MULTI-OMICS PROFILING DECODES BACE2-DEPENDENT METABOLIC REWIRING IN METASTATIC MELANOMA

BACE2 has traditionally been studied in the context of neurodegenerative diseases. However, its involvement in cancer progression has become increasingly recognized. While in melanocytes, BACE2 physiologically cleaves the PMEL protein to generate peptides that form the melanin scaffold, our group recently demonstrated that, in metastatic melanoma, BACE2 activity is deregulated and amyloid-like fibrils are secreted, altering tumor microenvironment stiffness and promoting invasive features. While investigating BACE2 role in cancer, we identified a deregulation of lipid-related enzymes. Given that metastatic melanoma is characterized by high metabolic plasticity, we explored the novel role of BACE2 in regulating lipid homeostasis and metabolic adaptation. By combining proteomics, metabolomics, and LiP-MS within an integrative R-based analytical framework, we characterized metabolic alterations dependent on BACE2 activity. Our results reveal that BACE2 functions as a regulator of lipid uptake by modulating the shedding of key lipid transporters, thereby preventing excessive lipid influx.

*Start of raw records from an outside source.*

File: src/rtl/io_port_pkg.sv
package io_port_pkg;
  localparam int unsigned ADDR_W = 16;
  localparam int unsigned BYTE_W = 8;
  localparam int unsigned LANES  = 2;
  localparam int unsigned DATA_W = BYTE_W * LANES;

  // Lane request from the low address bit and the active-low high enable.
  // Bit 0 = even lane, bit 1 = odd lane.
  function automatic logic [LANES-1:0] lane_pick(input logic a0, input logic bhe_n);
    return {~bhe_n, ~a0};
  endfunction

  // Port match: every bit above bit 0 must agree; bit 0 is the lane selector.
  function automatic logic port_match(input logic [ADDR_W-1:0] a,
                                      input logic [ADDR_W-1:0] port);
    return a[ADDR_W-1:1] == port[ADDR_W-1:1];
  endfunction
endpackage

File: src/rtl/io_lane_decode.sv
module io_lane_decode
  import io_port_pkg::*;
#(
  parameter logic [ADDR_W-1:0] OUT_PORT = 16'h0004,
  parameter logic [ADDR_W-1:0] IN_PORT  = 16'h0006
) (
  input  logic              clk,
  input  logic              rst,
  input  logic              mem_sel,
  input  logic [ADDR_W-1:0] addr,
  input  logic              bhe_n,
  input  logic              iow_n,
  input  logic              ior_n,
  output logic [LANES-1:0]  wr_lane,
  output logic [LANES-1:0]  rd_lane
);
  logic             io_cycle;
  logic             out_hit;
  logic             in_hit;
  logic [LANES-1:0] lanes;

  assign io_cycle = ~mem_sel;
  assign lanes    = lane_pick(addr[0], bhe_n);
  assign out_hit  = io_cycle && port_match(addr, OUT_PORT);
  assign in_hit   = io_cycle && port_match(addr, IN_PORT);

  always_comb begin
    wr_lane = '0;
    rd_lane = '0;
    if (out_hit && !iow_n) wr_lane = lanes;
    if (in_hit && !ior_n)  rd_lane = lanes;
  end


  mem_quiet_chk: assert property (@(posedge clk) disable iff (rst)
    mem_sel |-> (wr_lane == '0 && rd_lane == '0));

  wr_addr_chk: assert property (@(posedge clk) disable iff (rst)
    (wr_lane != '0) |-> (addr[ADDR_W-1:1] == OUT_PORT[ADDR_W-1:1]));

  even_lane_chk: assert property (@(posedge clk) disable iff (rst)
    (wr_lane[0] || rd_lane[0]) |-> !addr[0]);

  odd_lane_chk: assert property (@(posedge clk) disable iff (rst)
    (wr_lane[1] || rd_lane[1]) |-> !bhe_n);
endmodule

File: src/rtl/io_out_latch.sv
module io_out_latch
  import io_port_pkg::*;
(
  input  logic              clk,
  input  logic              rst,
  input  logic [LANES-1:0]  wr_lane,
  input  logic [DATA_W-1:0] wdata,
  output logic [DATA_W-1:0] q
);
  for (genvar i = 0; i < LANES; i++) begin : g_lane
    always_ff @(posedge clk) begin
      if (rst)             q[i*BYTE_W +: BYTE_W] <= '0;
      else if (wr_lane[i]) q[i*BYTE_W +: BYTE_W] <= wdata[i*BYTE_W +: BYTE_W];
    end


    hold_lane_chk: assert property (@(posedge clk) disable iff (rst)
      !wr_lane[i] |=> $stable(q[i*BYTE_W +: BYTE_W]));

    load_lane_chk: assert property (@(posedge clk) disable iff (rst)
      wr_lane[i] |=> q[i*BYTE_W +: BYTE_W] == $past(wdata[i*BYTE_W +: BYTE_W]));
  end
endmodule

File: src/rtl/io_in_drive.sv
module io_in_drive
  import io_port_pkg::*;
(
  input  logic              clk,
  input  logic              rst,
  input  logic [LANES-1:0]  rd_lane,
  input  logic [DATA_W-1:0] sw,
  output logic [DATA_W-1:0] rdata,
  output logic [LANES-1:0]  oe
);
  assign oe = rd_lane;

  for (genvar i = 0; i < LANES; i++) begin : g_lane
    assign rdata[i*BYTE_W +: BYTE_W] = oe[i] ? sw[i*BYTE_W +: BYTE_W] : '0;


    drive_lane_chk: assert property (@(posedge clk) disable iff (rst)
      oe[i] |-> rdata[i*BYTE_W +: BYTE_W] == sw[i*BYTE_W +: BYTE_W]);

    idle_lane_chk: assert property (@(posedge clk) disable iff (rst)
      !rd_lane[i] |-> (!oe[i] && rdata[i*BYTE_W +: BYTE_W] == '0));
  end
endmodule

Its inhibition enhances lipid uptake, disrupts lipid storage, promotes glutamine-driven lipogenesis, and triggers oxidative stress, ultimately compromising mitochondrial bioenergetics. These perturbations progressively force cells to rely on glucose metabolism, unveiling a potential therapeutic vulnerability. Moreover, succinate dehydrogenase activity appears impaired, further exacerbating mitochondrial dysfunction. Collectively, this work uncovers a previously unrecognized role of BACE2 in sustaining metabolic flexibility in metastatic melanoma, positioning it as both a potential biomarker and a candidate therapeutic target in these aggressive tumors.